00:00 Let’s get back to side effects. You could say that the side effect of get_holidays() was that it raised a ConnectionError exception. We didn’t return the .json(), we didn’t return None, but there was a side effect of an exception being raised.

00:19 So let’s use the .side_effect attribute of the Mock object to allow us to control this and test different side effects. So we’re going up to our imports.

00:29 Let’s also import requests.exceptionsor rather, we’ll import them one at a time. From requests.exceptions we’ll import this ConnectionError.

00:45 And then instead of using the actual requests module, we’ll say requests is now a Mock object. This will give us access to that .side_effect attribute.

00:57 And then in our unit test down here, we’ll say requests.get.side_effect = ConnectionError. We are explicitly making the .get() method have a .side_effect of ConnectionError. Here’s the .get() method again, and now since we’ve mocked requests and we’re using it here, any call to using .get() is going to have a side effect of raising a ConnectionError.

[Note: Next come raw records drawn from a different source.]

$ cat config.mk
export PLATFORM = sky130hd
export DESIGN_NAME = load_store_unit
export DESIGN_NICKNAME = d
export VERILOG_FILES = /design/src/rtl/lsu_pkg.sv /design/src/rtl/lsu_byte_lane.sv /design/src/rtl/load_store_unit.sv
export SDC_FILE = /design/constraint.sdc
export NUM_CORES = 1
export LEC_CHECK = 0
export ABC_AREA = 1
export CAP_MARGIN = 10
export CORE_ASPECT_RATIO = 1.2
export CORE_MARGIN = 2
export CORE_UTILIZATION = 65
export DETAILED_ROUTE_END_ITERATION = 16
export DONT_BUFFER_PORTS = 1
export PLACE_DENSITY_LB_ADDON = 0.3
export SLEW_MARGIN = 20
export SYNTH_ARGS = -nofsm -noshare
export SYNTH_HDL_FRONTEND = slang
export SYNTH_HIERARCHICAL = 1
export SYNTH_SLANG_ARGS = --single-unit
$ cat constraint.sdc
create_clock -name clk -period 2.9 [get_ports clk]
set_input_delay 0.435 -clock clk [delete_from_list [all_inputs] [get_ports clk]]
set_output_delay 0.435 -clock clk [all_outputs]
set_load 0.1 [all_outputs]
$ cat src/rtl/lsu_pkg.sv
// Shared op codes, FSM encoding and request-decode helpers for the load/store unit.
package lsu_pkg;

  localparam int LSU_DATA_W = 32;

  typedef enum logic [2:0] {
    LSU_LW  = 3'd0,
    LSU_LH  = 3'd1,
    LSU_LHU = 3'd2,
    LSU_LB  = 3'd3,
    LSU_LBU = 3'd4,
    LSU_SW  = 3'd5,
    LSU_SH  = 3'd6,
    LSU_SB  = 3'd7
  } lsu_op_e;

  // Three bits leave codes 5..7 unused; those recover to ST_IDLE.
  typedef enum logic [2:0] {
    ST_IDLE   = 3'd0,
    ST_LOAD   = 3'd1,
    ST_STORE  = 3'd2,
    ST_RMW_RD = 3'd3,
    ST_RMW_WR = 3'd4
  } lsu_state_e;

  function automatic logic is_load(input lsu_op_e op);
    return (op == LSU_LW) || (op == LSU_LH) || (op == LSU_LHU) ||
           (op == LSU_LB) || (op == LSU_LBU);
  endfunction

  function automatic logic is_subword_store(input lsu_op_e op);
    return (op == LSU_SH) || (op == LSU_SB);
  endfunction

  function automatic logic is_misaligned(input lsu_op_e op, input logic [1:0] off);
    logic word_op;
    logic half_op;
    word_op = (op == LSU_LW) || (op == LSU_SW);
    half_op = (op == LSU_LH) || (op == LSU_LHU) || (op == LSU_SH);
    return (word_op && (off != 2'b00)) || (half_op && off[0]);
  endfunction

endpackage

$ cat src/rtl/lsu_byte_lane.sv
// Little-endian lane steering: load extract/extend and sub-word store merge.
module lsu_byte_lane
  import lsu_pkg::*;
(
  input  logic [31:0] rd_word,
  input  logic [31:0] st_data,
  input  logic [1:0]  off,
  input  lsu_op_e     op,
  output logic [31:0] ld_data,
  output logic [31:0] st_word
);

  logic [7:0]  byte_sel;
  logic [15:0] half_sel;

  always_comb begin
    byte_sel = rd_word[{off, 3'b000} +: 8];
    half_sel = rd_word[{off[1], 4'b0000} +: 16];

    ld_data = rd_word;
    case (op)
      LSU_LH:  ld_data = {{16{half_sel[15]}}, half_sel};
      LSU_LHU: ld_data = {16'h0000, half_sel};
      LSU_LB:  ld_data = {{24{byte_sel[7]}}, byte_sel};
      LSU_LBU: ld_data = {24'h000000, byte_sel};
      default: ld_data = rd_word;
    endcase

    st_word = rd_word;
    case (op)
      LSU_SB:  st_word[{off, 3'b000} +: 8]     = st_data[7:0];
      LSU_SH:  st_word[{off[1], 4'b0000} +: 16] = st_data[15:0];
      LSU_SW:  st_word = st_data;
      default: st_word = rd_word;
    endcase
  end

endmodule

$ cat src/rtl/load_store_unit.sv
// Memory-stage load/store unit: word-indexed access, RMW sub-word stores,
// and a write enable driven straight from a flop.
module load_store_unit
  import lsu_pkg::*;
#(
  parameter int RAM_AW = 12,
  parameter int DATA_W = 32
) (
  input  logic              clk,
  input  logic              rst_n,
  input  logic              req_valid,
  output logic              req_ready,
  input  logic [2:0]        req_op,
  input  logic [31:0]       req_addr,
  input  logic [DATA_W-1:0] req_wdata,
  output logic              resp_valid,
  output logic [DATA_W-1:0] resp_data,
  output logic              resp_misalign,
  output logic [31:0]       mem_addr,
  output logic [DATA_W-1:0] mem_wdata,
  output logic              mem_wren,
  input  logic [DATA_W-1:0] mem_rdata
);

  lsu_state_e        state_q, state_d;
  lsu_op_e           op_q, op_d;
  logic [1:0]        off_q, off_d;
  logic [31:0]       wdata_q, wdata_d;
  logic [RAM_AW-1:0] mem_addr_q, mem_addr_d;
  logic [31:0]       mem_wdata_q, mem_wdata_d;
  logic              mem_wren_q, mem_wren_d;
  logic              resp_valid_q, resp_valid_d;
  logic [31:0]       resp_data_q, resp_data_d;
  logic              resp_misalign_q, resp_misalign_d;

  logic [31:0] ld_data;
  logic [31:0] st_word;
  lsu_op_e     req_op_e;

  assign req_op_e = lsu_op_e'(req_op);

  lsu_byte_lane u_lane (
    .rd_word (mem_rdata),
    .st_data (wdata_q),
    .off     (off_q),
    .op      (op_q),
    .ld_data (ld_data),
    .st_word (st_word)
  );

  // Handshake: a request is taken on any rising edge where req_valid && req_ready;
  // req_ready is high exactly when the FSM sits in ST_IDLE.
  always_comb begin
    state_d         = state_q;
    op_d            = op_q;
    off_d           = off_q;
    wdata_d         = wdata_q;
    mem_addr_d      = mem_addr_q;
    mem_wdata_d     = mem_wdata_q;
    mem_wren_d      = 1'b0;
    resp_valid_d    = 1'b0;
    resp_data_d     = 32'h0;
    resp_misalign_d = 1'b0;

    case (state_q)
      ST_IDLE: begin
        if (req_valid) begin
          op_d       = req_op_e;
          off_d      = req_addr[1:0];
          wdata_d    = req_wdata;
          mem_addr_d = req_addr[RAM_AW+1:2];
          if (is_misaligned(req_op_e, req_addr[1:0])) begin
            resp_valid_d    = 1'b1;
            resp_misalign_d = 1'b1;
          end else if (is_load(req_op_e)) begin
            state_d = ST_LOAD;
          end else if (is_subword_store(req_op_e)) begin
            state_d = ST_RMW_RD;
          end else begin
            state_d     = ST_STORE;
            mem_wdata_d = req_wdata;
            mem_wren_d  = 1'b1;
          end
        end
      end
      ST_LOAD: begin
        resp_data_d  = ld_data;
        resp_valid_d = 1'b1;
        state_d      = ST_IDLE;
      end
      ST_STORE: begin
        resp_valid_d = 1'b1;
        state_d      = ST_IDLE;
      end
      // Merge happens against the word read during this cycle; the write follows.
      ST_RMW_RD: begin
        mem_wdata_d = st_word;
        mem_wren_d  = 1'b1;
        state_d     = ST_RMW_WR;
      end
      ST_RMW_WR: begin
        resp_valid_d = 1'b1;
        state_d      = ST_IDLE;
      end
      default: begin
        state_d = ST_IDLE;
      end
    endcase
  end

  always_ff @(posedge clk or negedge rst_n) begin
    if (!rst_n) begin
      state_q         <= ST_IDLE;
      op_q            <= LSU_LW;
      off_q           <= 2'b00;
      wdata_q         <= 32'h0;
      mem_addr_q      <= '0;
      mem_wdata_q     <= 32'h0;
      mem_wren_q      <= 1'b0;
      resp_valid_q    <= 1'b0;
      resp_data_q     <= 32'h0;
      resp_misalign_q <= 1'b0;
    end else begin
      state_q         <= state_d;
      op_q            <= op_d;
      off_q           <= off_d;
      wdata_q         <= wdata_d;
      mem_addr_q      <= mem_addr_d;
      mem_wdata_q     <= mem_wdata_d;
      mem_wren_q      <= mem_wren_d;
      resp_valid_q    <= resp_valid_d;
      resp_data_q     <= resp_data_d;
      resp_misalign_q <= resp_misalign_d;
    end
  end

  assign req_ready     = (state_q == ST_IDLE);
  assign resp_valid    = resp_valid_q;
  assign resp_data     = resp_data_q;
  assign resp_misalign = resp_misalign_q;
  assign mem_addr      = {{(32-RAM_AW){1'b0}}, mem_addr_q};
  assign mem_wdata     = mem_wdata_q;
  assign mem_wren      = mem_wren_q;

endmodule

01:33 So even if this URL was valid and there was a /holidays endpoint that returned 200, it would still return the .json(), but it would also have the side effect of raising a ConnectionError in this test. So then to actually test that, we can say with self.assertRaises(ConnectionError).

01:56 Wow. That’s a lot of popups. Okay. ConnectionError.

02:04 So we’re saying with self.assertRaises(ConnectionError): we want to call the get_holidays() function.

02:15 If you’re unfamiliar with this construct, it’s just saying when we call get_holidays(), we expect it to raise a ConnectionError.

02:26 Let’s see what happens when we run this test. Down here in the entry point we’ll delete this line. And the way that we can invoke the unittest module to run our tests is we can just say unittest.main().

02:42 And then it knows to look for these classes that inherit from unittest.TestCase, and then run each function within the class. I’m going to clear the screen in the terminal and we’ll run python my_calendar.

02:59 And cool, we see that it Ran 1 test and it succeeded.